Collected data:
※
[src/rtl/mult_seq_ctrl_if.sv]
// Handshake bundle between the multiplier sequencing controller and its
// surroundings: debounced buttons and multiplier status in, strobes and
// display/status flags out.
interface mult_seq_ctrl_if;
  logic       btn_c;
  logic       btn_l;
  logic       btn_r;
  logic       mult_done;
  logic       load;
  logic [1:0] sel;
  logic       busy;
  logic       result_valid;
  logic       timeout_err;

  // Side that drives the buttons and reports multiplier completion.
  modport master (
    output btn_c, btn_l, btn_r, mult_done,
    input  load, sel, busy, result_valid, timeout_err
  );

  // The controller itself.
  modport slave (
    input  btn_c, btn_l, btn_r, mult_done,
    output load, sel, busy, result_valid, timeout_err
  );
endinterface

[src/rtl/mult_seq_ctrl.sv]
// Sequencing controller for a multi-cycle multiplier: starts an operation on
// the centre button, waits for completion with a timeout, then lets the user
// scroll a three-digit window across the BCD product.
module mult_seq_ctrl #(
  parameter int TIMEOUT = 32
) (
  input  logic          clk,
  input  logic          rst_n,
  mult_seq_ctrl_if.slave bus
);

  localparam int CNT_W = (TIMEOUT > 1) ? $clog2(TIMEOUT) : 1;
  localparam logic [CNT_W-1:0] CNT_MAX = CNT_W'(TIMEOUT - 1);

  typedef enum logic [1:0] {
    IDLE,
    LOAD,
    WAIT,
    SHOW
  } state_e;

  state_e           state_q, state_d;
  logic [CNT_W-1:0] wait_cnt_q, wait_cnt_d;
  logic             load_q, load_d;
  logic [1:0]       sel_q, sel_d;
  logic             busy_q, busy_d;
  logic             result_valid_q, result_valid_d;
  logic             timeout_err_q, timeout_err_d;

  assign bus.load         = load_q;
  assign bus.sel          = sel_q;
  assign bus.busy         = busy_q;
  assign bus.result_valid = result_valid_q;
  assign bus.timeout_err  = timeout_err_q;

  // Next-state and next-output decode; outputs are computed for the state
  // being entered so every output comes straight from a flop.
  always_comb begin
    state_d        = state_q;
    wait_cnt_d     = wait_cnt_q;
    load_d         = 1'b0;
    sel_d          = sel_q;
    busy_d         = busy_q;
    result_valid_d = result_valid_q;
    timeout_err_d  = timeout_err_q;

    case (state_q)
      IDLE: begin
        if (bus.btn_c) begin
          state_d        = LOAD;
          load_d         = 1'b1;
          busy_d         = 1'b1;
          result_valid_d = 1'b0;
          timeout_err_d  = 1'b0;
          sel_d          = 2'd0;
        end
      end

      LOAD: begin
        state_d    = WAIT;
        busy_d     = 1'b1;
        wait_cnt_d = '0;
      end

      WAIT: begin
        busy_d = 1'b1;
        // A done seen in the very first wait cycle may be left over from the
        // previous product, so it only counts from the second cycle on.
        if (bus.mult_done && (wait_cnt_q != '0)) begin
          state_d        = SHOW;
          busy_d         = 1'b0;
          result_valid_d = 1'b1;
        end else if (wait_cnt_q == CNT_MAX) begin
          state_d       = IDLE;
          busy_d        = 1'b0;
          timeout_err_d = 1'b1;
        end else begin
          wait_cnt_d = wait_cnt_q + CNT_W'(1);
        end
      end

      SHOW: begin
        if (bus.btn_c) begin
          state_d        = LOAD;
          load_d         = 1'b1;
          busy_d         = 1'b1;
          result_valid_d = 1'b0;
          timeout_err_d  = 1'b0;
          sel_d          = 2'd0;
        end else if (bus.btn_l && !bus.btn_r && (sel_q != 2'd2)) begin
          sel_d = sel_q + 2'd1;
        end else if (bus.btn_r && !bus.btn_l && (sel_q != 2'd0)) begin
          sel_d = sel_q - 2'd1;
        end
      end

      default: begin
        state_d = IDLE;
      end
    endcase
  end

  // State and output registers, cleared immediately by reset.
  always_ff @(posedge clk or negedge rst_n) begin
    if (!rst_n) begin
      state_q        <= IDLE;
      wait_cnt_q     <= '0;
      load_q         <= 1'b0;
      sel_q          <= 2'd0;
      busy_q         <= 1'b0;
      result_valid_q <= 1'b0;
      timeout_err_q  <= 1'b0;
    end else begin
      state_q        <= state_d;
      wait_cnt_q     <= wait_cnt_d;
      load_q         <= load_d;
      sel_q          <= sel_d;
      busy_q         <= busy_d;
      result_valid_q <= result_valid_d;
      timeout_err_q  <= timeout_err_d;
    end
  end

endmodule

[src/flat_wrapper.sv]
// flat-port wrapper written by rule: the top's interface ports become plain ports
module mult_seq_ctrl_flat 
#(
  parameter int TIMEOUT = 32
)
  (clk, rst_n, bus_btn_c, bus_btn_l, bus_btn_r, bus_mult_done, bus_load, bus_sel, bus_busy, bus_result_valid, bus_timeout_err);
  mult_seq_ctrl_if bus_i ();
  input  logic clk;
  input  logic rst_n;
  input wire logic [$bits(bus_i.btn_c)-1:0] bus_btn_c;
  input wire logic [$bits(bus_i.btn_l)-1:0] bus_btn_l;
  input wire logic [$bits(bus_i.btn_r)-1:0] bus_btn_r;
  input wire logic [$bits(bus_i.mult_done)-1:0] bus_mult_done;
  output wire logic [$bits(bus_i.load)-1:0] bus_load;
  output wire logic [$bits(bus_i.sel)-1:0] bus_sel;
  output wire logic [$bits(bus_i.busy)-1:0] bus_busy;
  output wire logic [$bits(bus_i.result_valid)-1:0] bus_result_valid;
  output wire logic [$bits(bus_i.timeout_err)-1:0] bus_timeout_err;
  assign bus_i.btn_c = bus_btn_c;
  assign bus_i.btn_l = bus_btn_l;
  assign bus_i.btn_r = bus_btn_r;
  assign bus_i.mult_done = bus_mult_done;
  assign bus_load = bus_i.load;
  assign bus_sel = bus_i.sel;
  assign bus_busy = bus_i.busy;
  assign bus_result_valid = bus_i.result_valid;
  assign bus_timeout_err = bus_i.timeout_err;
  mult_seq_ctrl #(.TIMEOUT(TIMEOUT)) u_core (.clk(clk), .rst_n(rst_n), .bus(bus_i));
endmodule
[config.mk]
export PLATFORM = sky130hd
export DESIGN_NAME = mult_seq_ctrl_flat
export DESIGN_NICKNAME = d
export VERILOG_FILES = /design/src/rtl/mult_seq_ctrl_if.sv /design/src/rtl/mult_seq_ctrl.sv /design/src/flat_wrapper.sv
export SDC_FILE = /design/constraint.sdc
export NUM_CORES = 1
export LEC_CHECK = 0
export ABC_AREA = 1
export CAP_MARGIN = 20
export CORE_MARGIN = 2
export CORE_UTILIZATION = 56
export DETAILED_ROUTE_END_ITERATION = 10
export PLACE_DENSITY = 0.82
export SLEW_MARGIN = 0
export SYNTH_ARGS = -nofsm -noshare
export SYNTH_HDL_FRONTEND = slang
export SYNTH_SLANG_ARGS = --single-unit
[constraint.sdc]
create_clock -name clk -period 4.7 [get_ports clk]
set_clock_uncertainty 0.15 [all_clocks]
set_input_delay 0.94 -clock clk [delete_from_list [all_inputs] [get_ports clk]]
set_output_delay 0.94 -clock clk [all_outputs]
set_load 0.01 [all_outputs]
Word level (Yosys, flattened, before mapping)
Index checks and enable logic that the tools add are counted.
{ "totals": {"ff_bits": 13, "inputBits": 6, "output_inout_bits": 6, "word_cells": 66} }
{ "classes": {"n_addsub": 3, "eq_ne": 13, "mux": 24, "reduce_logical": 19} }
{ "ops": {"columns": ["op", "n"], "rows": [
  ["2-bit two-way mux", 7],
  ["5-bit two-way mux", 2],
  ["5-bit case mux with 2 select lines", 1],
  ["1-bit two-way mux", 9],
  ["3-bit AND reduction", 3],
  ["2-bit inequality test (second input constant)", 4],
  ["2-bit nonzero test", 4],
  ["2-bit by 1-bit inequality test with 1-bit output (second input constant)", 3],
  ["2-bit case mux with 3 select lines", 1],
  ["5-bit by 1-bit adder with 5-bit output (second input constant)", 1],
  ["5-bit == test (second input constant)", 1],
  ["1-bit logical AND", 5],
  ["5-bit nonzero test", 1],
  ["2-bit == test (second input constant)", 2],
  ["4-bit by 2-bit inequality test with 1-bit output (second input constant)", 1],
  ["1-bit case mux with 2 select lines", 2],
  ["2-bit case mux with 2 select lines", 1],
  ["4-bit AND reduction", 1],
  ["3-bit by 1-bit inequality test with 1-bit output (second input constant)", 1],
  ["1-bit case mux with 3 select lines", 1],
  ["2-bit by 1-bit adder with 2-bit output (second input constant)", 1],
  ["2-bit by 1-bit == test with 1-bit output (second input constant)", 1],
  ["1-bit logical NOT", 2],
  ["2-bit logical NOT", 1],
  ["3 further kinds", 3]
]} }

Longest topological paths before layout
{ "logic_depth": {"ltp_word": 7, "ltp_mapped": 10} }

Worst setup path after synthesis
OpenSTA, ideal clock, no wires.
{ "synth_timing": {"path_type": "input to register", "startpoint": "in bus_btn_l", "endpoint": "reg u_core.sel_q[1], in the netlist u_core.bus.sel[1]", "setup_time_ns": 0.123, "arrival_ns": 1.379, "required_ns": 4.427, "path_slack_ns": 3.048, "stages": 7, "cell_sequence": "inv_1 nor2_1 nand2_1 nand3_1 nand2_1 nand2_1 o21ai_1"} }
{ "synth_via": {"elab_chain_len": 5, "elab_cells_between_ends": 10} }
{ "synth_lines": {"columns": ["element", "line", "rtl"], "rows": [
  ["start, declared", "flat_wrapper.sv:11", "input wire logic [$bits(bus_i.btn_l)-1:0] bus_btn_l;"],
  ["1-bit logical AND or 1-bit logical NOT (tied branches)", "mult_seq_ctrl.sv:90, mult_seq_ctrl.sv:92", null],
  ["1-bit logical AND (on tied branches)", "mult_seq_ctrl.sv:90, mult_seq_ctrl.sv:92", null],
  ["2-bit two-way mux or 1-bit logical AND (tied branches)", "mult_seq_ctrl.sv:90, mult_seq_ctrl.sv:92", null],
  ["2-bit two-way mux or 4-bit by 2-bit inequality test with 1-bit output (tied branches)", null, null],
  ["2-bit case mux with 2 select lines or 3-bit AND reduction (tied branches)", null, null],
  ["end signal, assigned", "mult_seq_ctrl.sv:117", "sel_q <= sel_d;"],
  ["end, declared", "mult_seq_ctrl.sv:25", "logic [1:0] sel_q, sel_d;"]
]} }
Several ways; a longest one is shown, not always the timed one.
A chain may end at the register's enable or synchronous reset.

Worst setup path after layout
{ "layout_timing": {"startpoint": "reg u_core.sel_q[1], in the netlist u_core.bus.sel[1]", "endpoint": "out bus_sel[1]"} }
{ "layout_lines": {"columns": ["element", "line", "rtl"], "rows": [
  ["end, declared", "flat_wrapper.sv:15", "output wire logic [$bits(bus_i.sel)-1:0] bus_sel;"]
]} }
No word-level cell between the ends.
※
> **Problem details**
Every line in the records above that contains the word "cycle" should be copied out.

> **Task response**
// Sequencing controller for a multi-cycle multiplier: starts an operation on
        // A done seen in the very first wait cycle may be left over from the
        // previous product, so it only counts from the second cycle on.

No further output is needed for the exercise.